If you want to get the perfect peachy butt, then you need to know exactly what workouts are best for targeting your glutes. Before anything else, you need to know which muscles are involved in creating exceptional results, which are:
- The gluteus maximus
- The gluteus medius
- The gluteus minimus
One of the biggest mistakes people make when training their glutes, is they don’t specifically target each of these muscles separately. While you can quickly train your gluteus muscles, which may cause growth, the critical thing is to target each glute muscle individually and progressively overload them with high intensity.
How Should I Train My Glute Muscles?
You should ensure two things: that you are working with a rep range of six to twelve and that you are also using a heavy resistance and targeting the glute muscles specifically.
What Are The Best Exercises For Targeting Glutes?

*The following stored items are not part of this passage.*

### src/cvs_pkg.sv
// Shared constants and carrier types of the channel variable store.
// Assumes one clock at 10 MHz and a synchronous active-high reset.
package cvs_pkg;
	// ----------------------------------------------------------------
	// Addressing
	// ----------------------------------------------------------------
	localparam int CVS_VARS_PER_CH = 16;
	localparam int CVS_IDX_W = 4;
	localparam int CVS_CH_W = 4;
	localparam int CVS_ADDR_W = CVS_CH_W + CVS_IDX_W;
	localparam logic [CVS_ADDR_W-1:0] CVS_NO_POINTER = 8'h00;
	// ----------------------------------------------------------------
	// Memory types
	// ----------------------------------------------------------------
	typedef enum logic [2:0] {
		CVS_PROM_RO,
		CVS_RAM_RO,
		CVS_PROTECTED_WRITE_TYPE,
		CVS_RAM_RW,
		CVS_BACKED_RAM_TYPE,
		CVS_PERIODIC_BACKUP_TYPE
	} cvs_mem_t;
	// ----------------------------------------------------------------
	// Timing
	// ----------------------------------------------------------------
	localparam longint CVS_CLK_HZ = 64'd10000000;
	localparam longint CVS_SAVE_HOURS = 64'd10;
	localparam longint CVS_SAVE_CYCLES = CVS_SAVE_HOURS * 64'd3600 * CVS_CLK_HZ;
	// ----------------------------------------------------------------
	// Bus carrier
	// ----------------------------------------------------------------
	typedef struct packed {
		logic rd;
		logic wr;
		logic [CVS_ADDR_W-1:0] addr;
	} cvs_req_t;
endpackage

### src/cvs_store.sv
// Channel variable store: sixteen variables per channel, memory-type policy, indirection.
// Assumes a single access source; pointers never chain; EEPROM is modelled in flops.
`timescale 1ns/1ps
module cvs_store import cvs_pkg::*; #(
	parameter int DATA_W = 16,
	parameter int CHANNELS = 16,
	parameter longint SAVE_CYCLES = CVS_SAVE_CYCLES,
	parameter logic [CVS_ADDR_W-1:0] UNLOCK_ADDR = 8'h0D,
	parameter logic [3*CVS_VARS_PER_CH-1:0] MEM_TYPES = '0,
	parameter logic [CVS_VARS_PER_CH-1:0] CAN_INDIRECT = 16'h0000,
	parameter logic [DATA_W-1:0] PROM_VALUE = '0
) (
	input wire logic clk_in,
	input wire logic rst_in,
	input wire cvs_req_t req_in,
	input wire logic [DATA_W-1:0] wdata_in,
	input wire logic setup_wr_in,
	input wire logic [CVS_ADDR_W-1:0] setup_addr_in,
	input wire logic [CVS_ADDR_W-1:0] channel_setup_field_in,
	input wire logic [CVS_ADDR_W-1:0] ro_addr_in,
	input wire logic [DATA_W-1:0] ro_data_in,
	input wire logic ro_wr_in,
	output logic [DATA_W-1:0] rdata_out,
	output logic rvalid_out,
	output logic refused_out,
	output logic write_unlock_flag_out
);
	localparam int NV = CHANNELS * CVS_VARS_PER_CH;
	localparam int SC_W = 64;

	// The channel number is one hex digit, so more than sixteen channels cannot be addressed.
	if (CHANNELS < 1 || CHANNELS > 16 || DATA_W < 1 || SAVE_CYCLES < 1) begin : g_bad_params
		$error("cvs_store: unsupported parameter values");
	end

	typedef struct packed {
		logic [NV-1:0][DATA_W-1:0] ram;
		logic [NV-1:0][DATA_W-1:0] eeprom;
		logic [NV-1:0][CVS_ADDR_W-1:0] pointer;
		logic write_unlock_flag;
		logic [SC_W-1:0] save_count;
		logic [DATA_W-1:0] rdata;
		logic rvalid;
		logic refused;
	} cvs_state_t;

	cvs_state_t st;
	cvs_state_t next_st;

	// Memory type of a variable comes from its index; all channels share the layout.
	function automatic cvs_mem_t type_of(input logic [CVS_ADDR_W-1:0] a);
		logic [CVS_IDX_W-1:0] i;
		i = a[CVS_IDX_W-1:0];
		return cvs_mem_t'(MEM_TYPES[3*i +: 3]);
	endfunction

	function automatic logic is_backed(input cvs_mem_t t);
		return t == CVS_BACKED_RAM_TYPE || t == CVS_PERIODIC_BACKUP_TYPE;
	endfunction

	// ----------------------------------------------------------------
	// Next state
	// ----------------------------------------------------------------
	logic [CVS_ADDR_W-1:0] eff;
	cvs_mem_t eff_type;
	logic in_range;
	logic req_write_ok;
	logic [CVS_ADDR_W-1:0] ch_idx;

	always_comb begin
		next_st = st;
		next_st.rvalid = 1'b0;
		next_st.refused = 1'b0;
		// The address is channel in the upper digit and index in the lower.
		eff = req_in.addr;
		// A non-zero pointer redirects; one hop only, since chains are forbidden.
		if (st.pointer[req_in.addr] != CVS_NO_POINTER) begin
			eff = st.pointer[req_in.addr];
		end
		eff_type = type_of(eff);
		in_range = 32'(eff[CVS_ADDR_W-1:CVS_IDX_W]) < CHANNELS;
		ch_idx = eff;
		req_write_ok = 1'b0;
		if (req_in.rd) begin
			next_st.rvalid = 1'b1;
			next_st.rdata = (eff_type == CVS_PROM_RO) ? PROM_VALUE : st.ram[ch_idx];
			if (eff_type == CVS_PROTECTED_WRITE_TYPE) begin
				next_st.rdata = st.eeprom[ch_idx];
			end
		end
		if (req_in.wr && in_range) begin
			unique case (eff_type)
				CVS_PROM_RO, CVS_RAM_RO: req_write_ok = 1'b0;
				CVS_PROTECTED_WRITE_TYPE: begin
					req_write_ok = st.write_unlock_flag;
					if (req_write_ok) begin
						next_st.eeprom[ch_idx] = wdata_in;
					end
				end
				CVS_RAM_RW: begin
					req_write_ok = 1'b1;
					next_st.ram[ch_idx] = wdata_in;
				end
				default: begin
					req_write_ok = 1'b1;
					next_st.ram[ch_idx] = wdata_in;
					if (st.write_unlock_flag) begin
						next_st.eeprom[ch_idx] = wdata_in;
					end
				end
			endcase
			next_st.refused = !req_write_ok;
			if (eff == UNLOCK_ADDR) begin
				next_st.write_unlock_flag = wdata_in[0];
			end
		end else if (req_in.wr) begin
			next_st.refused = 1'b1;
		end
		// Only indirect-capable variables accept a pointer.
		if (setup_wr_in && CAN_INDIRECT[setup_addr_in[CVS_IDX_W-1:0]]
				&& 32'(setup_addr_in[CVS_ADDR_W-1:CVS_IDX_W]) < CHANNELS) begin
			next_st.pointer[setup_addr_in] = channel_setup_field_in;
		end
		// Device-side updates of read-only RAM such as measured values.
		if (ro_wr_in && type_of(ro_addr_in) == CVS_RAM_RO
				&& 32'(ro_addr_in[CVS_ADDR_W-1:CVS_IDX_W]) < CHANNELS) begin
			next_st.ram[ro_addr_in] = ro_data_in;
		end
		// Periodic backup trades EEPROM wear for bounded loss of settings.
		if (st.save_count >= SC_W'(SAVE_CYCLES - 1)) begin
			next_st.save_count = '0;
			for (int v = 0; v < NV; v++) begin
				if (type_of(CVS_ADDR_W'(v)) == CVS_PERIODIC_BACKUP_TYPE) begin
					next_st.eeprom[v] = st.ram[v];
				end
			end
		end else begin
			next_st.save_count = st.save_count + SC_W'(1);
		end
		if (rst_in) begin
			// EEPROM and pointers survive reset; RAM is reloaded or cleared.
			next_st.write_unlock_flag = 1'b0;
			next_st.save_count = '0;
			next_st.rvalid = 1'b0;
			next_st.refused = 1'b0;
			next_st.rdata = '0;
			next_st.eeprom = st.eeprom;
			for (int v = 0; v < NV; v++) begin
				next_st.ram[v] = is_backed(type_of(CVS_ADDR_W'(v))) ? st.eeprom[v] : '0;
			end
		end
	end

	// ----------------------------------------------------------------
	// State register
	// ----------------------------------------------------------------
	// EEPROM and pointers hold no reset value on purpose: they model nonvolatile cells.
	always_ff @(posedge clk_in) begin
		st <= next_st;
	end

	assign rdata_out = st.rdata;
	assign rvalid_out = st.rvalid;
	assign refused_out = st.refused;
	assign write_unlock_flag_out = st.write_unlock_flag;

	AST_UNLOCK_RESET: assert property (@(posedge clk_in) rst_in |=> !write_unlock_flag_out)
		else $error("unlock flag not cleared by reset");
	AST_PROM_REFUSED: assert property (@(posedge clk_in) disable iff (rst_in)
		req_in.wr && in_range && eff_type == CVS_PROM_RO |=> refused_out)
		else $error("PROM write not refused");
	AST_RO_KEEPS: assert property (@(posedge clk_in) disable iff (rst_in)
		req_in.wr && !ro_wr_in && in_range && eff_type == CVS_RAM_RO
		|=> st.ram[$past(eff)] == $past(st.ram[eff]))
		else $error("read-only RAM changed by bus write");
	AST_PROT_LOCKED: assert property (@(posedge clk_in) disable iff (rst_in)
		req_in.wr && in_range && eff_type == CVS_PROTECTED_WRITE_TYPE && !st.write_unlock_flag
		|=> refused_out)
		else $error("locked protected write accepted");
	AST_RW_TAKES: assert property (@(posedge clk_in) disable iff (rst_in)
		req_in.wr && in_range && eff_type == CVS_RAM_RW |=> st.ram[$past(eff)] == $past(wdata_in))
		else $error("plain RAM write lost");
	AST_BACKED_UNLOCKED: assert property (@(posedge clk_in) disable iff (rst_in)
		req_in.wr && in_range && is_backed(eff_type) && st.write_unlock_flag
		|=> st.eeprom[$past(eff)] == $past(wdata_in))
		else $error("unlocked backed write missed EEPROM");
	// The device-side address picks which backed variable is watched across a reset.
	AST_RESET_LOAD: assert property (@(posedge clk_in)
		rst_in && is_backed(type_of(ro_addr_in))
		&& 32'(ro_addr_in[CVS_ADDR_W-1:CVS_IDX_W]) < CHANNELS
		|=> st.ram[$past(ro_addr_in)] == $past(st.eeprom[ro_addr_in]))
		else $error("backed RAM not reloaded at reset");
	AST_READ_ANSWER: assert property (@(posedge clk_in) disable iff (rst_in)
		req_in.rd |=> rvalid_out)
		else $error("read not answered next cycle");
endmodule

### config.mk
export PLATFORM = sky130hd
export DESIGN_NAME = cvs_store
export DESIGN_NICKNAME = d
export VERILOG_FILES = /design/src/cvs_pkg.sv /design/src/cvs_store.sv
export SDC_FILE = /design/constraint.sdc
export NUM_CORES = 1
export LEC_CHECK = 0
export BUFFER_PORTS_ARGS = -buffer_cell sky130_fd_sc_hd__buf_2
export CAP_MARGIN = 40
export CORE_MARGIN = 1.5
export CORE_UTILIZATION = 14
export DETAILED_ROUTE_END_ITERATION = 6
export PLACE_DENSITY = 0.72
export SETUP_SLACK_MARGIN = 0.5
export SYNTH_ARGS = -nofsm -noshare
export SYNTH_HDL_FRONTEND = slang
export SYNTH_SLANG_ARGS = --single-unit
### constraint.sdc
create_clock -name clk_in -period 0.8 [get_ports clk_in]
set_input_delay 0.04 -clock clk_in [delete_from_list [all_inputs] [get_ports clk_in]]
set_output_delay 0.04 -clock clk_in [all_outputs]
set_load 0.1 [all_outputs]
==> results.sh, run 1 <==
export IMPL_finalSetupViolCount=0
export IMPL_drive_above_1_share_pct=47.8
export IMPL_boundaryPins=89
export IMPL_antenna_found_initial=0
export IMPL_dp_slack_ns=-0.0408
export IMPL_track_usage_pct=3.86
export IMPL_cts_root_buf="clkbuf_4"
export IMPL_numCtsBuffers=3
export IMPL_gp_congestion=0.533
export IMPL_wl_um=410
export IMPL_finalPower_uw=848
export IMPL_worstPathMaxFanout=2
export IMPL_grt_pass1_vias=168
export IMPL_cts_hold_buf=0
export IMPL_ys_seq_area_share_pct=24.2
export IMPL_die_area_mm2=0.00203
export IMPL_clkSinkCount=3
export IMPL_syn2layout_area_growth_pct=52.5
export IMPL_critPathTopFamily="flip-flops"
export IMPL_powerDensity_mw_per_mm2=2240
export IMPL_post_route_worst_setup_slack_ns=0.0161
export IMPL_cp_start_kind="flop"
export IMPL_path_cells="buf_12"
export IMPL_grt_max_degree=5
export IMPL_cts_tree="done"
export IMPL_n_antenna_cell=0
export IMPL_hold_violations=0
export IMPL_cpMaxStageDelayCell="dfxtp_4"
export IMPL_die_x_um=45.1
export IMPL_clock_fmax_mhz=1280
export IMPL_port_buffers=15
export IMPL_grt_pass1_wl_um=517
export IMPL_skew_ns=0
export IMPL_cts_htree_levels=1
export IMPL_placed_cells=59
export IMPL_hold_class="input pin to flop"
export IMPL_core_area_mm2=0.00169
export IMPL_slew_viol_final=0
export IMPL_final_cells=63
export IMPL_drc=0
export IMPL_clk_latency_ns=0.23
export IMPL_ant_nets=0
export IMPL_grt_overflow_total=0
export IMPL_slowest_delay_ns=0.35
export IMPL_vias_per_cell=3.11
export IMPL_maxCapViolations=0
export IMPL_setup_worst_path_class="flop to output port"
export IMPL_crit_arrival_ns=0.74
export IMPL_synth_warnings=0
export IMPL_nNetsFinal=117
export IMPL_syn_area_um2=248
export IMPL_clkTransAtPathRegs_ns=0.04
export IMPL_die_height_um=45.1
export IMPL_rsz0062_at_grt="yes"
export IMPL_ir_worst_vdd_uv=442
export IMPL_fin_setup_tns_ns=0
export IMPL_first_iter_violations=1
export IMPL_synth_seq_cells=3
export IMPL_dp_hpwl_um=356
export IMPL_min_period_over_period_pct=98.0
export IMPL_synthDistinctLibCells=9
export IMPL_num_vias=196
export IMPL_fin_util_pct=22.4
export IMPL_row_count=15
export IMPL_outcome="finished, final reports clean"
export IMPL_cts_setup_buffers=0
export IMPL_period_needed_ns=0.784
export IMPL_clock_path_buffers=2
export IMPL_start_util_pct=14.7
export IMPL_worstPathRequired_ns=0.76
export IMPL_end_kind="output port"
export IMPL_path_buf_inv=1
export IMPL_first_pass_iters=4
export IMPL_synthesis_instances=28
export IMPL_post_drt_wl_per_cell_um=6.51
export IMPL_synth_avg_cell_area_um2=8.85
export IMPL_leakage_nw=0.195
Yosys cell counts:
| cell | count | area [µm²] |
|---|---|---|
| nor4b_2 | 1 | 15.0 |
| conb_1 | 1 | 3.75 |
| nor3b_1 | 1 | 7.51 |
| buf_4 | 16 | 120 |
| nand2b_1 | 2 | 12.5 |
| dfxtp_1 | 3 | 60.1 |
| nor2b_1 | 2 | 12.5 |
| mux2i_1 | 1 | 10.0 |
| nand4_1 | 1 | 6.26 |
what timing repair did:
item	in CTS	in global routing
endpoints found under the setup margin	4	4
pin swaps	2	1
gates resized for setup	1	1
routing by layer:
metal	track usage [%]	wire [µm]
met1	1.69	110
met2	7.43	204
met3	3.20	95
met4	3.53	0
met5	0	0
stage by stage:
stage | hold WS (ns) | cell area (µm²)
CTS | 0.00739 | 369
global route | 0.00860 | 378
detailed placement | 0.248 | 337
global placement | 0.234 | 337
finish | 0.00599 | 378
floorplan | 0.102 | 315
final cells by class:
class	count	area, µm²
Timing Repair Buffer	15	126
Multi-Input combinational cell	24	133
Fill cell	184	1310
Clock buffer	4	26.3
Sequential cell	3	71.3
Tap cell	17	21.3
kinds of logic (layout without fill, tap and decap cells):
group / Yosys count / in the layout / share of synthesized area [%]
multiplexers: 1 / 1 / 4.04
AND/OR/NAND/NOR: 7 / 7 / 21.7
flip-flops: 3 / 3 / 24.2
other: 1 / 16 / 1.51
buffers and inverters: 16 / 19 / 48.5
cells in the final DEF (no fill, tap or decap):
cell and n:
nor4b_4 1, buf_6 1, mux2i_1 1, conb_1 16, dfxtp_4 3, buf_2 11, nor3b_1 1, nor2b_1 2
nand2b_1 2, clkbuf_1 1, nand4_1 1, clkbuf_4 3, buf_12 3
sequential cells by signal (all words and copies together), names as in the netlist:
signal / count
refused_out: 1
rvalid_out: 1
write_unlock_flag_out: 1
worst paths after layout:
kind | from | to | slack, ns | cells past startpoint
setup reg to reg | write_unlock_flag_out$_SDFFE_PP0P_ | write_unlock_flag_out$_SDFFE_PP0P_ | 0.21 | 2
hold reg to reg | write_unlock_flag_out$_SDFFE_PP0P_ | write_unlock_flag_out$_SDFFE_PP0P_ | 0.51 | 2
setup / recovery | write_unlock_flag_out$_SDFFE_PP0P_ | write_unlock_flag_out | 0.02 | 1
hold / removal | rst_in | rvalid_out$_SDFF_PP0_ | 0.006 | 2
power breakdown:
group	internal (mW)	switching, mW	leakage [nW]
Sequential	0.150	0.00413	0.0267
Combinational	0.0540	0.383	0.154
Clock	0.186	0.0703	0.0150
Total	0.390	0.458	0.195
No activity file was read; power rests on OpenSTA's default activity.
==> run 2: changes to the inputs <==
--- a/config.mk
+++ b/config.mk
@@ -5,12 +5,14 @@
 export SDC_FILE = /design/constraint.sdc
 export NUM_CORES = 1
 export LEC_CHECK = 0
+export ABC_AREA = 1
 export BUFFER_PORTS_ARGS = -buffer_cell sky130_fd_sc_hd__buf_2
 export CAP_MARGIN = 40
 export CORE_MARGIN = 1.5
-export CORE_UTILIZATION = 14
+export CORE_UTILIZATION = 15
 export DETAILED_ROUTE_END_ITERATION = 6
-export PLACE_DENSITY = 0.72
+export PLACE_DENSITY = 0.75
+export RECOVER_POWER = 25
 export SETUP_SLACK_MARGIN = 0.5
 export SYNTH_ARGS = -nofsm -noshare
 export SYNTH_HDL_FRONTEND = slang
==> results.sh, run 2 <==
export IMPL_powerDensity_mw_per_mm2=2230
export IMPL_placedInstanceArea_um2=347
export IMPL_die_height_um=44.3
export IMPL_cts_tree="done"
export IMPL_ant_nets=0
export IMPL_first_pass_iters=2
export IMPL_drc=0
export IMPL_vias_per_cell=3.06
export IMPL_skew_ns=0
export IMPL_die_area_mm2=0.00196
export IMPL_clock_path_buffers=2
export IMPL_first_iter_violations=2
export IMPL_layout_common_cells="16 x conb_1, 12 x buf_2, 5 x inv_1, 5 x nor2_1"
export IMPL_cpMaxStageDelayCell="dfxtp_4"
export IMPL_grt_max_degree=4
export IMPL_clkTransAtPathRegs_ns=0.04
export IMPL_final_area_um2=380
export IMPL_outcome="complete, but fails checks"
export IMPL_worstPathRequired_ns=0.76
export IMPL_dp_hpwl_um=390
export IMPL_end_kind="output port"
export IMPL_row_count=14
export IMPL_path_cells="buf_12"
export IMPL_core_area_mm2=0.00154
export IMPL_n_fill_cell=178
export IMPL_drive_above_1_share_pct=42.9
export IMPL_final_cells=72
export IMPL_grt_pass1_wl_um=614
export IMPL_synth_edf_count=0
export IMPL_cp_start_kind="flop"
export IMPL_crit_arrival_ns=0.74
export IMPL_die_x_um=44.3
export IMPL_synth_top_area_share_pct=47.1
export IMPL_min_period_over_period_pct=98.0
export IMPL_slowest_delay_ns=0.35
export IMPL_post_drt_wl_per_cell_um=6.01
export IMPL_violations="negative hold slack"
export IMPL_synth_main_ff_cell="dfxtp_1"
export IMPL_track_usage_pct=4.87
export IMPL_antenna_found_initial=0
export IMPL_leakage_nw=0.223
export IMPL_boundaryPins=89
export IMPL_syn_area_um2=255
export IMPL_ys_seq_area_share_pct=23.5
export IMPL_grt_overflow_total=0
export IMPL_slew_viol_final=0
export IMPL_period_needed_ns=0.784
export IMPL_placed_cells=67
export IMPL_finalSetupViolCount=0
export IMPL_final_common_cell="conb_1"
export IMPL_hold_violations=2
export IMPL_nNetsFinal=127
export IMPL_synth_warnings=0
export IMPL_seq_area_um2=71.3
export IMPL_worstPathMaxFanout=2
export IMPL_ir_worst_vdd_uv=689
export IMPL_clock_fmax_mhz=1280
export IMPL_synthArstFlopShare_pct=0
export IMPL_clkSinkCount=3
export IMPL_r2r_slack_ns=0.10
export IMPL_grt_pass1_vias=172
export IMPL_critPathTopFamily="flip-flops"
export IMPL_synthesis_instances=37
export IMPL_n_antenna_cell=0
export IMPL_synthDistinctLibCells=10
export IMPL_fin_hold_ws_ns=-0.0177
export IMPL_cts_repair_resized=0
export IMPL_num_vias=220
export IMPL_rsz0062_at_grt="yes"
export IMPL_hold_class="input pin to flop"
export IMPL_setup_worst_path_class="flop to output port"
export IMPL_yosysMostFrequentCell="buf_4"
export IMPL_ys_top_cells_by_area="buf_4 47%, dfxtp_1 24%, inv_1 7.4%, nor2_1 7.4%, nand2_1 4.4%"
export IMPL_path_buf_inv=1
export IMPL_wl_um=433
export IMPL_start_util_pct=16.6
export IMPL_syn2layout_area_growth_pct=49.0
export IMPL_clk_latency_ns=0.23
export IMPL_maxCapViolations=0
export IMPL_synth_avg_cell_area_um2=6.90
export IMPL_cts_root_buf="clkbuf_4"
export IMPL_cts_htree_levels=1
export IMPL_synth_common_cells="16 x buf_4, 5 x inv_1, 5 x nor2_1"
export IMPL_yosys_area_top_type="buf_4"
export IMPL_port_buffers=15
export IMPL_synth_seq_cells=3
export IMPL_numCtsBuffers=3
export IMPL_multi_input_area_um2=116
export IMPL_gp_congestion=0.637
-- run 2: path summary, 6_finish.rpt --
check                           cells after the start                                 end                          startpoint
worst max register to register                      3  write_unlock_flag_out$_SDFFE_PP0P_  write_unlock_flag_out$_SDFFE_PP0P_
worst min-delay path                                2               rvalid_out$_SDFF_PP0_                              rst_in
worst max-delay path                                1               write_unlock_flag_out  write_unlock_flag_out$_SDFFE_PP0P_
worst min register to register                      3  write_unlock_flag_out$_SDFFE_PP0P_  write_unlock_flag_out$_SDFFE_PP0P_
-- run 2: cells by family after synthesis --
group / synth area share, %
AO/OA/AOI/OAI: 1.96
flip-flops: 23.5
buffers and inverters: 54.4
other: 1.47
AND/OR/NAND/NOR: 18.6
-- run 2: where the power goes --
part | switching [mW] | leakage (nW) | internal, mW
registers | 0.00426 | 0.0267 | 0.150
clock network | 0.0749 | 0.0150 | 0.187
logic | 0.385 | 0.182 | 0.0478
-- run 2: area by class of cell --
class                      instances  area share [%]
multi-input combinational         28            30.6
inverter                           5            4.93
timing repair buffer              16            33.6
clock buffer                       4            6.91
tap                               16            5.26
sequential                         3            18.7
-- run 2: through the flow --
| stage | setup slack (ns) | power, mW | util (%) | setup TNS (ns) |
|---|---|---|---|---|
| finish | 0.0160 | 0.849 | 24.7 | 0 |
| global route | -0.00372 | 0.892 | 24.7 | -0.00372 |
| CTS | 0.00351 | 0.864 | 24.7 | 0 |
| detailed placement | 0.0891 | 0.589 | 22.5 | 0 |
| global placement | 0.108 | 0.587 | 22.5 | 0 |
| floorplan | 0.0953 | 0.595 | - | 0 |
-- run 2: layer usage --
metal / track usage, % / up-vias / routed length [µm]
li1: - / 114 / -
met1: 4.91 / 90 / 168
met2: 5.88 / 16 / 208
met3: 3.67 / 0 / 55
met4: 5.45 / 0 / 0
met5: 0 / - / 0
-- run 2: what timing repair did --
action	in CTS	in global routing
hold endpoints to repair	2	2
buffers inserted	1	0
setup endpoints to repair	4	4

If you want to see growth and improve the shape of your glute muscles, you need to vary your workouts and movements but also focus on the following:
- Single leg squats
- Side plank abductions
- Single-leg elevated hip thrusts
- Kettlebell swings (focus on hip thrust and glute contraction with this movement)
- Hip bridges
- Hip external rotations
Many of the above movements help to achieve 70% or higher ‘maximal voluntary muscle contraction’ (MVIC). The higher the MVIC percentage of a movement or exercise, the harder you are working those muscles, which will help to speed up your growth process, particularly for your glutes in this instance. The top moves with the highest MVIC are single-leg squats (82%) and side plank abductions (103%). Incorporating these workouts into your sessions will help you to target the critical areas of your glutes, and will help you reach your goals the right way.